Summary:
Join Meta's rapidly expanding AI Training and Inference Infrastructure team! As we tackle the scaling challenges of supporting diverse AI use cases, your expertise will play a crucial role in evolving our network infrastructure that interconnects numerous training accelerators like GPUs. You will ensure our network meets high-performance standards and maintains availability for RDMA workloads, which demand lossless fabric interconnections with minimal latency. We constantly seek to enhance performance across the stack, from network fabric to host networking, communication libraries, and scheduling infrastructure.
Your Responsibilities:
Lead interdisciplinary teams to develop innovative solutions for large-scale training systems, weighing trade-offs and making informed decisions.
Ensure on-time delivery of milestones through collaboration and teamwork.
Oversee the overall performance of our communication system, including benchmarking, monitoring, and troubleshooting production issues.
Define the technical vision and drive a multi-year roadmap to achieve our objectives.
Collaborate with cross-functional teams, providing insights on AI network architecture, including topologies, transport, and congestion control techniques.
Minimum Qualifications:
Bachelor's degree in Computer Science, Computer Engineering, or a related technical field, or equivalent experience.
Experience in developing, evaluating, and debugging host networking protocols such as RDMA.
Over 10 years of experience designing, deploying, and operating complex networks.
Proven ability to triage performance issues in large-scale distributed applications.
Preferred Qualifications:
Experience developing communication libraries, like Message Passing Interface, NCCL, and UCX.

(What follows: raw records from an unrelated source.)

This design comes from an exercise in tuning for small area, a short achievable clock period and few clock cycles per item on the open sky130 flow, not from production work.
Function was checked by simulation only, so behaviour that the tests miss may differ from the original.
Power figures rest on the tool's default switching activity, not on a simulated workload.

$ cat run.sh
#!/bin/bash
# synth_recipe.tcl (not shown) runs the flow's synth.tcl, then flattens the netlist and writes it again
# the make line also repeats each setting of config.mk as NAME=value (left out here)
make -C /OpenROAD-flow-scripts/flow DESIGN_CONFIG=/design/flow/config.mk WORK_HOME=/design/flow/orfs CLKGATE_MAP_FILE= SYNTH_SCRIPT=/design/flow/synth_recipe.tcl finish
$ cat config.mk
export PLATFORM = sky130hd
export DESIGN_NAME = rng90_codec
export DESIGN_NICKNAME = rng90_codec
export VERILOG_FILES = /design/flow/design.v
export SDC_FILE = /design/flow/constraint.sdc
export NUM_CORES = 4
export LEC_CHECK = 0
export CAP_MARGIN = 20
export CORE_MARGIN = 2
export CORE_UTILIZATION = 40
export PLACE_DENSITY = 0.6
export SLEW_MARGIN = 20
$ cat constraint.sdc
create_clock -name core_clock -period 5.5 [get_ports {clk}]
set_input_delay 1.1000 -clock core_clock [delete_from_list [all_inputs] [get_ports {clk}]]
set_output_delay 1.1000 -clock core_clock [all_outputs]
set_load 0.01 [all_outputs]
From an optimization exercise on the open Yosys and OpenROAD flow, aimed at small area, a short achievable clock period and few clock cycles; shortcuts taken in it are not production practice. Only simulation tests tie the RTL to the original design; equivalence was not proved. Power is estimated from default activity; no workload was simulated.

// mlc_core
module mlc_core (
    input             clk,
    input             rst,
    input             req,
    input             we,
    input      [1:0]  space,
    input      [7:0]  addr,
    input      [31:0] wdata,
    output reg [31:0] rdata,
    output            busy
);
For scale: ~910 flip-flops.
clock: 8.0 ns
lec_check: 0
cap_margin: 20
core_margin: 2
core_utilization: 40
place_density: 0.6
setup_slack_margin: 4.2
slew_margin: 20
synth_hierarchical: 1
synth_minimum_keep_size: 0
tns_end_percent: 100
run.sh (not shown) runs the stock make flow with config.mk's settings and CLKGATE_MAP_FILE= SYNTH_SCRIPT=/design/flow/synth_recipe.tcl, a recipe that flattens the netlist after the stock synthesis.
The baseline finished with timing, DRC and antenna clean.
Testbench counts at the start, summed over its fixed seeds: cycles 11,433.
Change:
--- a/flow/config.mk
+++ b/flow/config.mk
@@ -9,5 +9,5 @@
 export CORE_MARGIN = 2
-export CORE_UTILIZATION = 40
-export PLACE_DENSITY = 0.6
-export SETUP_SLACK_MARGIN = 4.2
+export CORE_UTILIZATION = 55
+export PLACE_DENSITY = 0.7
+export SETUP_SLACK_MARGIN = 4.4
 export SLEW_MARGIN = 20
@@ -15,2 +15,2 @@
 export SYNTH_MINIMUM_KEEP_SIZE = 0
-export TNS_END_PERCENT = 100
+export TNS_END_PERCENT = 30
Effect: The new run finished clean; total power fell by 1.2%; global-route usage rises by 13 points; setup slack degrades by 44 ps; first-iteration DRC count went up by 16%; clock-buffer cell count shrinks by 11; sequential power stays flat; clock skew came out lower by 22 ps; non-clock buffer count goes up by 65; routed wire length drops by 3.2%; via count grows by 3.1%.
Change:
--- a/flow/config.mk
+++ b/flow/config.mk
@@ -9,5 +9,5 @@
 export CORE_MARGIN = 2
-export CORE_UTILIZATION = 55
-export PLACE_DENSITY = 0.7
-export SETUP_SLACK_MARGIN = 4.4
+export CORE_UTILIZATION = 40
+export PLACE_DENSITY = 0.6
+export SETUP_SLACK_MARGIN = 4.5
 export SLEW_MARGIN = 20
@@ -15,2 +15,2 @@
 export SYNTH_MINIMUM_KEEP_SIZE = 0
-export TNS_END_PERCENT = 30
+export TNS_END_PERCENT = 5
What happened: Core utilization drops by 20 points. Total power stays flat. Via count drops by 3.5%. Worst setup slack loses 20 ps. Sequential share of layout area climbs by 1.1 points. Area after synthesis does not change. Register-to-register slack gains 130 ps.


05-12:
Another version of the RTL of mlc_core (not shown whole).
Size: roughly 5800 cells after synthesis, about 940 flip-flops, about 79 I/O pins, ~48000 um2 of cells after synthesis.
==> flow/config.mk <==
export PLATFORM = sky130hd
export DESIGN_NAME = mlc_core
export DESIGN_NICKNAME = mlc_core
export VERILOG_FILES = /design/flow/design.v
export SDC_FILE = /design/flow/constraint.sdc
export NUM_CORES = 4
export LEC_CHECK = 0
export CAP_MARGIN = 20
export CORE_MARGIN = 2
export CORE_UTILIZATION = 40
export PLACE_DENSITY = 0.6
export SETUP_SLACK_MARGIN = 4.45
export SLEW_MARGIN = 20
export SYNTH_HIERARCHICAL = 1
export SYNTH_MINIMUM_KEEP_SIZE = 0
export TNS_END_PERCENT = 100
==> flow/constraint.sdc <==
create_clock -name core_clock -period 8.0 [get_ports {clk}]
set_input_delay 1.6000 -clock core_clock [delete_from_list [all_inputs] [get_ports {clk}]]
set_output_delay 1.6000 -clock core_clock [all_outputs]
set_load 0.01 [all_outputs]
standard.sh (not shown) runs the stock make flow with config.mk's settings and CLKGATE_MAP_FILE= SYNTH_SCRIPT=/design/flow/synth_recipe.tcl, a recipe that flattens the netlist after the stock synthesis.
==> flow/flow/run.sh <==
#!/bin/bash
# Standard layout, with the port buffers made of buf_4 cells instead of the
# delay-cell buffer that buffer_ports picks by default (a delay cell cannot
# be resized to a plain buffer later by footprint-matched timing repair).
set -euo pipefail
export BUFFER_PORTS_ARGS="-buffer_cell sky130_fd_sc_hd__buf_4"
bash standard.sh > standard.log 2>&1
Testbench counts of 05-12, summed over its fixed seeds: cycles 11,721.
The following lists how 10-14 was set up differently from 05-12:
- SETUP_SLACK_MARGIN now 4.58, was 4.45
Notes after the runs:
05-12 went all the way through the flow, and no timing, DRC or antenna check failed. 10-14 went all the way through synthesis, placement and routing and the layout is clean on timing, DRC and antenna. Status: number of multi-input logic gates parity (05-12, 10-14). Multi-input gate share of the layout cell area delta (05-12 -> 10-14): insignificant. On total power draw, 05-12 and 10-14 are basically level. 05-12 → 10-14: share of the cycle needed by the critical path after routing has increased; CTS buffer count has remained practically unchanged; iteration-0 DRC count of the detailed router has increased; post-route minimum period has increased; combined global-route utilization of all metal layers has remained practically unchanged. Delta (10-14 minus 05-12): fmax went down 0.92%; final wirelength held; synthesis-to-layout area growth went up 1.4 points.

==> re-timing with driven ports <==
The results above use ideal ports. As a check the final layouts listed here were re-extracted and re-timed, cells and wires unchanged.
Step 1 (the two cells are an assumption about what drives the block):
set clk [get_ports {clk}]
set_driving_cell -lib_cell sky130_fd_sc_hd__clkbuf_16 $clk
set_driving_cell -lib_cell sky130_fd_sc_hd__buf_2 [delete_from_list [all_inputs] $clk]
Step 2 moves the port delays by t, midway between the first and last clock arrival at a register: inputs arrive t later, outputs are due t later. That takes back most of the time a late clock gives input paths.
Three values: ideal ports, drivers, drivers and shift; two values: the first two.
run | t, ns | slack for setup (ns) | worst hold slack (ns) | worst setup path after step 2 | clock arrival spread, ns
the first run of note 1 | 0.836 | 3.891 / 3.832 / 2.996 | 0.453 / 0.453 / 0.453 | input to register | 0.054 / 0.054
the second run of note 1 | 0.816 | 3.847 / 3.760 / 2.944 | 0.452 / 0.452 / 0.452 | input to register | 0.032 / 0.032
the third run of note 1 | 0.837 | 3.826 / 3.793 / 2.956 | 0.455 / 0.455 / 0.455 | input to register | 0.034 / 0.033
05-12 | 0.847 | 4.211 / 4.211 / 3.528 | 0.479 / 0.479 / 0.479 | input to register | 0.048 / 0.047
10-14 | 0.835 | 4.176 / 4.176 / 3.532 | 0.479 / 0.479 / 0.479 | input to register | 0.054 / 0.054
After both steps every run listed still meets setup and hold. The setup slack of the second run of note 1, which loses most, moves by -0.087 ns with the drivers and by -0.903 ns with both steps.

Strong understanding of AI training workloads and their network demands.
Knowledge of RDMA congestion control mechanisms for InfiniBand and RoCE networks.
Familiarity with the latest AI technologies.
Experience with machine learning frameworks such as PyTorch and TensorFlow.
Proficiency in system software development using languages like C++.
Compensation:
$219,000/year to $301,000/year + bonus + equity + benefits
Industry: Internet
Equal Opportunity:
Meta is an Equal Employment Opportunity and Affirmative Action employer. We do not discriminate based on race, religion, color, national origin, sex (including pregnancy, childbirth, or related medical conditions), sexual orientation, gender identity, gender expression, transgender status, age, veteran status, disability status, or other legally protected characteristics. We consider qualified applicants with criminal histories in accordance with applicable laws. Meta participates in the E-Verify program where required by law. Meta may utilize AI and machine learning technologies during the hiring process.
Meta is dedicated to providing reasonable accommodations to candidates with disabilities during recruitment. If you require assistance or accommodations due to a disability, please let us know.